Football: The International Language of Diplomacy
It's dusk in
Jordan, and the young boys are out in the street with a football, kicking it
around. You catch one as he the
moves the ball in and about his feet effortlessly, taunting his opponents to
take it from him. You go up to his
father and ask a very important question: "Which is better: Barcelona or
Real Madrid?" He responds,
"Barcelona, of course."
This is the language that all common men speak in this country - in this
region - in this world when they can't speak any other common language: the
international language of football.
I live with
a host family in which the father is the goalie coach for the number one
football team in Jordan: Al-Wehdat.
Football was his childhood and is his adulthood, and it will be his
future. If there is something that
brings all men together in the Middle East, it's football.
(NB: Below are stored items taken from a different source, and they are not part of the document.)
`src/rtl/ibus_arb_pkg.sv`:
```
// rtl/ibus_arb_pkg.sv - shared CPU package: internal-bus owner and request record types
package ibus_arb_pkg;

   // Current internal-bus owner; encoding is visible on the OWNER port
   typedef enum logic [1:0] {
      IO_NONE = 2'b00,
      IO_M0   = 2'b01,
      IO_M1   = 2'b10
   } IbusOwner_t;

   // One master's request as seen by the slave-side mux
   typedef struct packed {
      logic [31:0] a;
      logic [31:0] di;
      logic [3:0]  ba;
      logic        we;
      logic        req;
   } IbusReq_t;

   localparam int unsigned DCNT_W = 3;

endpackage

```
`src/rtl/ibus_arb_pick.sv`:
```
// rtl/ibus_arb_pick.sv - combinational owner pick: DMAC priority unless the fairness limit is hit
module ibus_arb_pick
   import ibus_arb_pkg::*;
(
   input  logic       m0_req,
   input  logic       m1_req,
   input  logic       limit,
   output IbusOwner_t owner
);

   // DMAC wins a tie; the CPU wins a tie once the DMAC has used up its fair share
   always_comb begin
      owner = IO_NONE;
      if (m0_req && (!m1_req || limit)) begin
         owner = IO_M0;
      end else if (m1_req) begin
         owner = IO_M1;
      end
   end

endmodule

```
`src/rtl/ibus_arb.sv`:
```
// rtl/ibus_arb.sv - CPU/DMAC internal-bus arbiter; IBUS_ARB_FAIR_EN compiles in the DMAC fairness counter
module ibus_arb
   import ibus_arb_pkg::*;
#(
   parameter int unsigned FAIR_LIMIT = 4
) (
   input  logic        CLK,
   input  logic        RST_N,
   input  logic        CE_R,
   input  logic        RES_N,
   input  logic [31:0] M0_A,
   input  logic [31:0] M0_DI,
   input  logic [3:0]  M0_BA,
   input  logic        M0_WE,
   input  logic        M0_REQ,
   input  logic        M0_LOCK,
   input  logic [31:0] M1_A,
   input  logic [31:0] M1_DI,
   input  logic [3:0]  M1_BA,
   input  logic        M1_WE,
   input  logic        M1_REQ,
   input  logic        M1_BURST,
   output logic [31:0] M0_DO,
   output logic        M0_BUSY,
   output logic [31:0] M1_DO,
   output logic        M1_BUSY,
   output logic [31:0] S_A,
   output logic [31:0] S_DO,
   output logic [3:0]  S_BA,
   output logic        S_WE,
   output logic        S_REQ,
   output logic        S_LOCK,
   input  logic [31:0] S_DI,
   input  logic        S_BUSY,
   output logic [1:0]  OWNER
);

   if (FAIR_LIMIT < 1 || FAIR_LIMIT > 7) begin : g_limit_range
      $error("ibus_arb: FAIR_LIMIT must be in 1..7");
   end

   IbusOwner_t owner_q, owner_d, pick_owner;
   IbusReq_t   m0_r, m1_r, own_req;
   logic       done;
   logic       limit;

   assign m0_r = '{a: M0_A, di: M0_DI, ba: M0_BA, we: M0_WE, req: M0_REQ};
   assign m1_r = '{a: M1_A, di: M1_DI, ba: M1_BA, we: M1_WE, req: M1_REQ};

   // Slave-side mux: only the owner reaches the slave, IDLE drives all zeros
   always_comb begin
      own_req = '0;
      S_LOCK  = 1'b0;
      case (owner_q)
         IO_M0: begin
            own_req = m0_r;
            S_LOCK  = M0_LOCK;
         end
         IO_M1:   own_req = m1_r;
         default: own_req = '0;
      endcase
   end

   assign S_A   = own_req.a;
   assign S_DO  = own_req.di;
   assign S_BA  = own_req.ba;
   assign S_WE  = own_req.we;
   assign S_REQ = own_req.req;

   assign M0_DO   = S_DI;
   assign M1_DO   = S_DI;
   assign M0_BUSY = M0_REQ && (owner_q != IO_M0 || S_BUSY);
   assign M1_BUSY = M1_REQ && (owner_q != IO_M1 || S_BUSY);
   assign OWNER   = owner_q;

   // The owner's transfer is accepted on this edge
   assign done = CE_R && own_req.req && !S_BUSY;

`ifdef IBUS_ARB_FAIR_EN
   localparam logic [3:0] LIMIT = 4'(FAIR_LIMIT);

   logic [DCNT_W-1:0] dcnt_q, dcnt_d;
   logic              m1_done;

   assign m1_done = done && (owner_q == IO_M1);
   // The completion that brings DCNT to the limit already hands the bus to the waiting CPU
   assign limit   = M0_REQ && (({1'b0, dcnt_q} + {3'b000, m1_done}) >= LIMIT);

   // DCNT counts DMAC completions while the CPU waits, cleared once the CPU gets the bus
   always_comb begin
      dcnt_d = dcnt_q;
      if (!M0_REQ || owner_d == IO_M0) begin
         dcnt_d = '0;
      end else if (m1_done && dcnt_q != 3'd7) begin
         dcnt_d = dcnt_q + 3'd1;
      end
   end

   // DCNT register, updated only on CE_R, cleared by either reset
   always_ff @(posedge CLK or negedge RST_N) begin
      if (!RST_N) begin
         dcnt_q <= '0;
      end else if (!RES_N) begin
         dcnt_q <= '0;
      end else if (CE_R) begin
         dcnt_q <= dcnt_d;
      end
   end
`else
   assign limit = 1'b0;
`endif

   ibus_arb_pick u_pick (
      .m0_req (M0_REQ),
      .m1_req (M1_REQ),
      .limit  (limit),
      .owner  (pick_owner)
   );

   // Next owner: hold through lock/burst, re-arbitrate on completion, release on dropped request
   always_comb begin
      owner_d = owner_q;
      case (owner_q)
         IO_M0: begin
            if (done) begin
               owner_d = M0_LOCK ? IO_M0 : pick_owner;
            end else if (!M0_REQ && !M0_LOCK) begin
               owner_d = IO_NONE;
            end
         end
         IO_M1: begin
            if (done) begin
               owner_d = (M1_BURST && !limit) ? IO_M1 : pick_owner;
            end else if (!M1_REQ && !M1_BURST) begin
               owner_d = IO_NONE;
            end
         end
         default: owner_d = pick_owner;
      endcase
   end

   // Owner register; soft reset wins over a simultaneous completion
   always_ff @(posedge CLK or negedge RST_N) begin
      if (!RST_N) begin
         owner_q <= IO_NONE;
      end else if (!RES_N) begin
         owner_q <= IO_NONE;
      end else if (CE_R) begin
         owner_q <= owner_d;
      end
   end

endmodule

```
`config.mk`:
```
export PLATFORM = sky130hd
export DESIGN_NAME = ibus_arb
export DESIGN_NICKNAME = d
export VERILOG_FILES = /design/src/rtl/ibus_arb_pkg.sv /design/src/rtl/ibus_arb_pick.sv /design/src/rtl/ibus_arb.sv
export SDC_FILE = /design/constraint.sdc
export NUM_CORES = 1
export LEC_CHECK = 0
export BUFFER_PORTS_ARGS = -buffer_cell sky130_fd_sc_hd__clkbuf_2
export CORE_AREA = 2 2 125 127
export CTS_CLUSTER_SIZE = 16
export DETAILED_ROUTE_END_ITERATION = 10
export DIE_AREA = 0 0 127 129
export GPL_ROUTABILITY_DRIVEN = 0
export PLACE_DENSITY = 0.44
export SYNTH_ARGS = -nofsm -noshare
export SYNTH_HDL_FRONTEND = slang
export SYNTH_HIERARCHICAL = 1
export SYNTH_SLANG_ARGS = --single-unit
```
`constraint.sdc`:
```
create_clock -name CLK -period 1.7 [get_ports CLK]
set_clock_uncertainty 0.1 [all_clocks]
set_input_delay 0.085 -clock CLK [delete_from_list [all_inputs] [get_ports CLK]]
set_output_delay 0.085 -clock CLK [all_outputs]
set_load 0.005 [all_outputs]
```
=== Word-level counts from Yosys, hierarchy flattened ===
Cells that the tools add are included.

* Register bits: 2
* Input port bits: 179
* Output and inout bits: 139
* Word-level logic and storage cells: 36

* Equal/unequal tests: 7
* Muxes and demuxes: 13
* Reduce and logical (&&, ||, !) cells: 15

{| class="wikitable"
|+ Operators with widths
! cell !! number
|-
| one-hot mux 70 bit (2 select lines) || 1
|-
| two-way mux 2 bit || 10
|-
| inequality test 4 bit (second input constant) || 2
|-
| logical AND 1 bit || 7
|-
| zero test 1 bit || 5
|-
| inequality test 2 bit (second input constant) || 2
|-
| one-hot mux 2 bit (2 select lines) || 1
|-
| AND reduction 3 bit || 1
|-
| equality test 2 x 1 -> 1 bit (second input constant) || 1
|-
| equality test 2 bit (second input constant) || 1
|-
| logical OR 1 bit || 2
|-
| inequality test 2 x 1 -> 1 bit (second input constant) || 1
|-
| two-way mux 1 bit || 1
|}

=== Depth between registers and ports, before layout ===
Gate-level depths: netlist of run 1.

* Word-level depth: 8
* Mapped depth: 7

=== By module ===
The synthesis of run 1 kept the hierarchy.

{| class="wikitable"
|+ Modules (own cells, without submodules)
! module !! times used !! cells an instance !! area an instance (um^2)
|-
| ibus_arb || 1 || 184 || 1403.8
|-
| ibus_arb_pick || 1 || 3 || 18.8
|}

=== Worst setup path before layout of run 1 ===
OpenSTA, ideal clock, no wires.

* Path type: register to register
* Start point: register owner_q[0], in the netlist OWNER[0]
* End point: register owner_q[0], in the netlist OWNER[0]
* Library setup time: 0.122 ns
* Arrival time: 1.610 ns
* Required time: 1.478 ns
* Path slack: -0.132 ns
* Stages on the path, launching flop included: 6
* Path buffers: 0
* Clock period less this slack: 1.832 ns
* Path through: dfrtp_1 inv_1 ha_1 or3_1 a21bo_1 a32o_1

* Longest elaborated chain between the ends: 8
* Elaborated cells on any way between the ends: 13

{| class="wikitable"
|+ Ends and longest elaborated chain
! what !! line !! RTL
|-
| start: declaration || ibus_arb.sv:42 || <nowiki>IbusOwner_t owner_q, owner_d, pick_owner;</nowiki>
|-
| start signal: assignment || ibus_arb.sv:149 || <nowiki>owner_q <= owner_d;</nowiki>
|-
| equality test 2 bit or equality test 2 x 1 -> 1 bit (tied branches) || ibus_arb.sv:54, ibus_arb.sv:123 ||
|-
| one-hot mux 70 bit (2 select lines) || ibus_arb.sv:54 || <nowiki>case (owner_q)</nowiki>
|-
| logical AND 1 bit (2 in a row) || ibus_arb.sv:77 || <nowiki>assign done = CE_R && own_req.req && !S_BUSY;</nowiki>
|-
| two-way mux 2 bit, on equally long branches || ibus_arb.sv:132, ibus_arb.sv:125 ||
|-
| one-hot mux 2 bit (2 select lines) || ibus_arb.sv:123 || <nowiki>case (owner_q)</nowiki>
|-
| two-way mux 2 bit || ibus_arb.sv:148 || <nowiki>end else if (CE_R) begin</nowiki>
|-
| two-way mux 2 bit || ibus_arb.sv:146 || <nowiki>end else if (!RES_N) begin</nowiki>
|}

Parallel ways exist; a longest one is shown, timed or not. The select of a mux whose other input is x is not followed.
A chain may end at the register's enable or synchronous reset.

=== Worst setup path in the final report of run 1 ===
* Start point: register owner_q[0], in the netlist OWNER[0]
* End point: output S_A[24]

* Longest elaborated chain between the ends: 2
* Elaborated cells on any way between the ends: 3

{| class="wikitable"
|+ Ends and longest elaborated chain
! what !! line !! RTL
|-
| equality test 2 bit or equality test 2 x 1 -> 1 bit (tied branches) || ibus_arb.sv:54 ||
|-
| one-hot mux 70 bit (2 select lines) (*) || ibus_arb.sv:54 ||
|-
| end: declaration || ibus_arb.sv:27 || <nowiki>output logic [31:0] S_A,</nowiki>
|}

Every way passes the cells marked *; elsewhere a longest branch is shown, timed or not.

==> reports/summary.txt, run 1 <==
Outcome -> complete, but fails checks
Failing checks -> negative setup slack
CTS H-tree lvls -> 1
Power Density -> 348 mW/mm2
Final design utilization -> 0.181
Grt peak-use layer -> met2
Lkg Pwr -> 1.51 nW
Hold_ws -> 49.3 ps
CTS tree -> yes
Seq cells post-synth -> 2
Setup ws final -> -261 ps
Grt met3 use -> 0.0220
Die extent in x -> 127 um
Most common cell after layout, fill and taps aside -> clkbuf_2
Syn avg cell area -> 7.61 um2
Antenna cells -> 0
Die extent in y -> 129 um
Post-placement cell count -> 528
GRT Util Overall -> 0.0700
Clk sink count -> 2
Synth cell types -> 21
Drt drc -> 0
Global-route wire length before repair -> 9280 um
Layout area overhead -> 90.6%
Most frequent cells in the layout -> clkbuf_2, a22o_1, clkbuf_16, o21ai_0, buf_2
Initial antenna violation count -> 0
Warning count from the yosys run -> 6
Period utilization -> 1.15
Seq/Total Area, Yosys -> 0.0352
Total CTS buffers -> 3
Port bufs -> 221
CP dominant cell by count -> buf_12
Rows -> 45
Vias in the first global route -> 1879
Max reg flops -> 2
Endpoints failing setup -> 71
# fillers -> 1695
Final Power -> 0.000942 W
DR iter-0 viols -> 117
Fin nets -> 537
DRT Pass-1 Iters -> 6
Req. time, crit path -> 1510 ps
Root buf cell -> clkbuf_16
CTS clk-pin slew, worst paths -> 30 ps
Max Fclk -> 510 MHz
Initial Util -> 0.0950
Worst EP arrival -> 1780 ps
Pin count of the biggest net entering global routing -> 41
Storage cell area -> 51.3 um2
Vias -> 2146
CP max stage cell -> dfrtp_2
RSZ-0062 raised after global routing -> yes
CORE AREA -> 0.0150 mm2
Worst setup SP type -> flop
DIE AREA -> 0.0164 mm2
Via/cell ratio -> 3.96
Routed wire per std cell -> 15.2 um
Detail Placement HPWL -> 5860 um
Hold Crit Class -> input pin to flop
Pre-CTS WS -> -21.7 ps
Slew Viols, Final -> 0
Mapped cell area -> 0.00142 mm2
Area occupied by multi-input gates -> 858 um2
Final hold viol count -> 0
Min Tclk post-route -> 1960 ps
Crit-path max cell delay -> 430 ps
Clock tree buffer depth -> 2
Final wirelength -> 8210 um
ANT nets after route -> 0
Critical path, cell by cell -> inv_2 -> ha_4 -> buf_6 -> nor2b_4 -> buf_12 -> buf_12 -> a22o_1 -> clkbuf_2
Non-filler cells, final -> 542
Top Ports -> 318
Max VDD drop -> 0.000531 V
Grt met1 use -> 0.0956
Maxcap violations -> 0
Worst Setup End Kind -> primary output
Met2 Use GR -> 0.109
Total global routing overflow -> 0
Critical path class -> flop to primary output
Post-Syn Instances -> 187
Share of cells above drive strength 1 -> 0.715
Clock Latency Late Sink -> 220 ps
Crit-path max FO -> 15
[cells in the mapped netlist]
library cell | instances | share of area
or3_1 | 1 | 0.0044
a21oi_1 | 1 | 0.0035
o21ai_0 | 6 | 0.021
a22o_1 | 69 | 0.42
dfrtp_1 | 2 | 0.035
ha_1 | 2 | 0.018
a21boi_0 | 3 | 0.016
buf_4 | 64 | 0.34
conb_1 | 1 | 0.0026
a22oi_1 | 1 | 0.0053
inv_1 | 4 | 0.011
and2_1 | 1 | 0.0044
a21bo_1 | 1 | 0.0070
nor2b_1 | 6 | 0.026
nand3_1 | 1 | 0.0035
a21boi_1 | 1 | 0.0053
a32o_1 | 2 | 0.014
buf_2 | 6 | 0.021
clkbuf_1 | 10 | 0.026
nand2_1 | 4 | 0.011
nor2_1 | 1 | 0.0026
[what timing repair did]
| action | 4_1_cts | 5_1_grt |
|---|---|---|
| setup endpoints to repair | 71 | 71 |
| pin swaps | 3 | 8 |
| resized for setup | 3 | 10 |
| cloned | 0 | 8 |
| buffers inserted | 0 | 2 |
| endpoints found under the hold margin | 2 | 0 |
| hold buffers | 1 | 0 |
[metrics by stage]
step	setup TNS (ps)	instance area [um2]
after CTS	-14000	2480
after floorplan	-34.0	1440
after global routing	-21190	2710
final	-16010	2710
after detailed placement	-98.7	2380
after global placement	-0.469	2380
[layout make-up]
| cell class | instances | share of cell area |
|---|---|---|
| clock buffers | 3 | 0.0277 |
| inverters | 4 | 0.00554 |
| multi-input cells | 102 | 0.317 |
| flip-flops and latches | 2 | 0.0189 |
| well taps | 188 | 0.0868 |
| repair buffers | 243 | 0.545 |
[where the power goes]
part	switching (W)	internal, W	leakage (nW)	total [W]
registers	0.00000725	0.0000532	0.0257	0.0000604
logic	0.000220	0.000310	1.45	0.000529
clock network	0.0000534	0.000299	0.0370	0.000353
[worst paths after layout]
path | to | slack (ps) | cells past startpoint | start
worst max-delay path | S_A[24] | -260 | 8 | OWNER[0]$_DFFE_PN0P_
worst min-delay path | OWNER[1]$_DFFE_PN0P_ | 50 | 2 | RES_N
worst max register to register | OWNER[1]$_DFFE_PN0P_ | -70 | 6 | OWNER[0]$_DFFE_PN0P_
worst min register to register | OWNER[1]$_DFFE_PN0P_ | 620 | 2 | OWNER[1]$_DFFE_PN0P_
max in group asynchronous | OWNER[0]$_DFFE_PN0P_ | 1300 | 2 | RST_N
min in group asynchronous | OWNER[1]$_DFFE_PN0P_ | 80 | 2 | RST_N
[cell families (layout without fill, tap and decap cells)]
| family | Yosys count | after routing | share of synthesized area |
|---|---|---|---|
| flip-flops | 2 | 2 | 0.0352 |
| buffers and inverters | 84 | 250 | 0.396 |
| AND/OR/NAND/NOR | 14 | 14 | 0.0519 |
| other | 1 | 2 | 0.00264 |
| adder cells (fa/ha/maj) | 2 | 2 | 0.0176 |
| AO/OA/AOI/OAI | 84 | 84 | 0.497 |
[metal layers]
metal,vias to the layer above,wire (um)
met3,7,817
met2,152,3910
met1,1012,3450
met4,0,34
met5,-,0
li1,975,-
[critical path: cells and delay by family (launching register included)]
| kind | cells | cell delay [ps] |
|---|---|---|
| AOI/OAI and AO/OA | 1 | 170 |
| adders and majority gates | 1 | 200 |
| DFF | 1 | 430 |
| buffers and inverters | 5 | 620 |
| and+or+nand+nor | 1 | 120 |
Power figures use the tool's default switching activity.
==> inputs of run 2 (changes only) <==
==> constraint.sdc (replaced) <==
create_clock -name CLK -period 1.7 [get_ports CLK]
set_clock_uncertainty 0.1 [all_clocks]
set_input_delay 0.51 -clock CLK [delete_from_list [all_inputs] [get_ports CLK]]
set_output_delay 0.51 -clock CLK [all_outputs]
set_load 0.005 [all_outputs]
==> run 2 against run 1 <==
  * Via count decreased by 4.3%
  * Design area barely moved
  * The flow still finishes with violations (negative setup slack)
  * Highest routed layer unchanged
  * Clock power decreased by 2%
  * Cell count is 0.37% higher
  * Critical path type unchanged
  * Critical path depth shrank 2
  * Sequential power decreased by 3%
  * Sequential share of layout area barely moved
  * Power is 0.47% higher
  * Count of clock-buffer cells in the layout stayed put
  * First-iteration DRC count fell by 36%
  * Non-clock buffer count rose by 2
==> reports/summary.txt, run 2 (same netlist as run 1, synthesis figures left out) <==
Outcome -> complete, but fails checks
Failing checks -> negative setup slack
Max reg flops -> 2 (unchanged)
CORE AREA -> 0.0150 mm2 (unchanged)
Initial Util -> 0.0950 (unchanged)
Port bufs -> 221 (unchanged)
CTS tree -> yes
Lkg Pwr -> 1.53 nW (+1.2%)
Setup ws final -> -600 ps (-339 ps)
Switching share of power -> 0.289 (-0.00862)
ANT nets after route -> 0 (unchanged)
Antenna cells -> 0 (unchanged)
Crit-path max FO -> 11 (-4)
Final wirelength -> 7180 um (-13%)
Power share of the sequential group -> 0.062 (-0.002)
DIE AREA -> 0.0164 mm2 (unchanged)
RSZ-0062 raised after global routing -> yes
Logic pwr share -> 0.571 (+0.009)
Clk pwr share -> 0.367 (-0.007)
Clk sink count -> 2 (unchanged)
Rows -> 45 (unchanged)
Power Density -> 349 mW/mm2 (+0.37%)
Critical path class -> flop to primary output
Psw -> 0.000274 W (-2.4%)
Hold Crit Class -> input pin to flop
Period utilization -> 1.35 (+0.200)
Vias -> 2053 (-4.3%)
Drt drc -> 0 (unchanged)
DRT Pass-1 Iters -> 4 (-2)
Post-placement cell count -> 530 (+0.38%)
Via/cell ratio -> 3.77 (-4.7%)
Slew Viols, Final -> 0 (unchanged)
Fin nets -> 539 (+0.37%)
Total global routing overflow -> 0 (unchanged)
Final hold viol count -> 0 (unchanged)
DR iter-0 viols -> 75 (-36%)
Total CTS buffers -> 3 (unchanged)
Worst EP arrival -> 1690 ps (-90 ps)
Detail Placement HPWL -> 5270 um (-10%)
Req. time, crit path -> 1090 ps (-420 ps)
Layout area overhead -> 90.8% (about the same)
Root buf cell -> clkbuf_16
Worst setup SP type -> flop
Pin count of the biggest net entering global routing -> 42 (+2.4%)
Routed wire per std cell -> 13.2 um (-13%)
Max VDD drop -> 0.000340 V (-36%)
Top Ports -> 318 (unchanged)
Die extent in x -> 127 um (unchanged)
Share of cells above drive strength 1 -> 0.733 (+0.0185)
Vias in the first global route -> 1843 (-1.9%)
Dpl cell area -> 0.00241 mm2 (+1.1%)
Non-filler cells, final -> 544 (+0.37%)
Clock tree buffer depth -> 2 (unchanged)
Max Fclk -> 435 MHz (-15%)
Initial antenna violation count -> 0 (unchanged)
Maxcap violations -> 0 (unchanged)
Endpoints failing setup -> 75 (+5.6%)
Worst Setup End Kind -> primary output
GRT Util Overall -> 0.0647 (-0.00523)
Most common cell after layout, fill and taps aside -> clkbuf_2
Final instance area -> 0.00271 mm2 (about the same)
Global-route wire length before repair -> 8710 um (-6.1%)
Most frequent cells in the layout -> clkbuf_2, a22o_1, buf_2, buf_4
Internal Power -> 0.000673 W (+1.7%)
Clock Latency Late Sink -> 220 ps (about the same)
Die extent in y -> 129 um (unchanged)
CTS clk-pin slew, worst paths -> 30 ps (about the same)
Final Power -> 0.000947 W (+0.47%)
CTS H-tree lvls -> 1 (unchanged)
Min Tclk post-route -> 2300 ps (+339 ps)
run 2: area by class of cell:
class | count | area, um2
Tap cell | 188 | 235
Sequential cell | 2 | 51.3
Inverter | 4 | 15.0
Fill cell | 1710 | 12300
Multi-Input combinational cell | 102 | 881
Timing Repair Buffer | 245 | 1460
Clock buffer | 3 | 75.1
run 2: routing by layer:
layer,track usage,wire (um)
met1,0.0809,2920
met2,0.114,3460
met3,0.0166,725
met4,0.0116,63
met5,0,0
run 2: worst paths after layout:
path	depth (start not counted)	slack, ps	end	startpoint
setup reg to reg	6	-250	OWNER[0]$_DFFE_PN0P_	OWNER[1]$_DFFE_PN0P_
hold / removal	2	490	OWNER[0]$_DFFE_PN0P_	RES_N
max in group asynchronous	2	870	OWNER[1]$_DFFE_PN0P_	RST_N
setup / recovery	6	-600	S_DO[16]	OWNER[1]$_DFFE_PN0P_
min in group asynchronous	2	520	OWNER[0]$_DFFE_PN0P_	RST_N
hold reg to reg	2	600	OWNER[1]$_DFFE_PN0P_	OWNER[1]$_DFFE_PN0P_
run 2: through the flow:
stage | utilization | TNS [ps] | hold slack, ps | worst slack (ps)
2_1_floorplan | - | -20340 | 114 | -333
5_1_grt | 0.181 | -41840 | 518 | -654
3_5_place_dp | 0.161 | -19450 | 200 | -389
4_1_cts | 0.174 | -38950 | 497 | -615
6_report | 0.181 | -36560 | 491 | -600
3_3_place_gp | 0.161 | -16960 | 199 | -356
run 2: worst max-delay path, stage by stage (launching register included):
cell	delay, ps
dfrtp_2	420
ha_4	270
nor2b_4	130
buf_12	160
buf_12	150
a22o_1	180
buf_2	150
run 2: power by group through the flow:
stage | combinational, W | sequential, W | clock [W]
after floorplan | 0.000285 | 0.0000608 | 0
after global placement | 0.000464 | 0.0000576 | 0
after detailed placement | 0.000466 | 0.0000582 | 0
after CTS | 0.000516 | 0.0000583 | 0.000351
after global routing | 0.000589 | 0.0000602 | 0.000356
final | 0.000541 | 0.0000587 | 0.000347
run 2: timing repair:
item                                    in CTS  in global routing
pin swaps                                   10                  3
gates cloned                                 1                  5
gates resized for setup                     13                 27
setup buffers                                5                  1
hold endpoints to repair                     2                  0
hold buffers                                 1                  0
endpoints found under the setup margin      75                 75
My host dad is also the head coach for
one of the police department divisions in Jordan, so he gets to travel
internationally, coaching games of players playing against many other
international players and police divisions. This is a beautiful thing to witness because language
barriers and cultural differences are broken down once the ball hits the
players' feet.
For women in
this part of the world, it's more of a rarity to be involved in football. Women are seen as distractions in the
rowdy football stadiums, many times risking their own well-being when entering
the stadium. However, there are
women's teams in the area including the University of Jordan's women team. Many of the players on that team also play
for the Jordanian National Team, and they go to tournaments and will go to the
Olympics this fall. The women's
team is a mechanism of Jordan to show that women can excel in many things that
men do.
So many
Jordanians know about football leagues in Europe, and they watch them
diligently and read the stats of the players. Lionel Andrés Messi's, who plays for Fútbol Club Barcelona
in Spain, face is seen commonly on billboards in Jordan. If you put an Arab boy and an Israeli
boy on the same field without telling each child the other's ethnicity and then
throw the ball on the field, you will witness common sportsmanship and playing
rather than fighting.
I believe
that football is a very practical and more peaceful tool (although there are
examples of football being used to cause violence as exemplified in Egypt) than
other tools of international relations such as war and sanctions, which both
tend to hurt the civilian populations the most. We should only encourage more interaction of football
between different ethnicities and cultures rather than war and sanctions. In 2010, the world witnessed as many
international teams came together in South Africa, which was known for its
violent, non-democratic past, to play football in the World Cup, the first time
ever the World Cup was held in an African nation. As we look forward to the
2012 Olympics in London this summer, that will be another example of how possible
it is for this type of practical sportsmanship and interaction to occur. Let's kick more balls instead of
shooting bullets or placing sanctions against countries.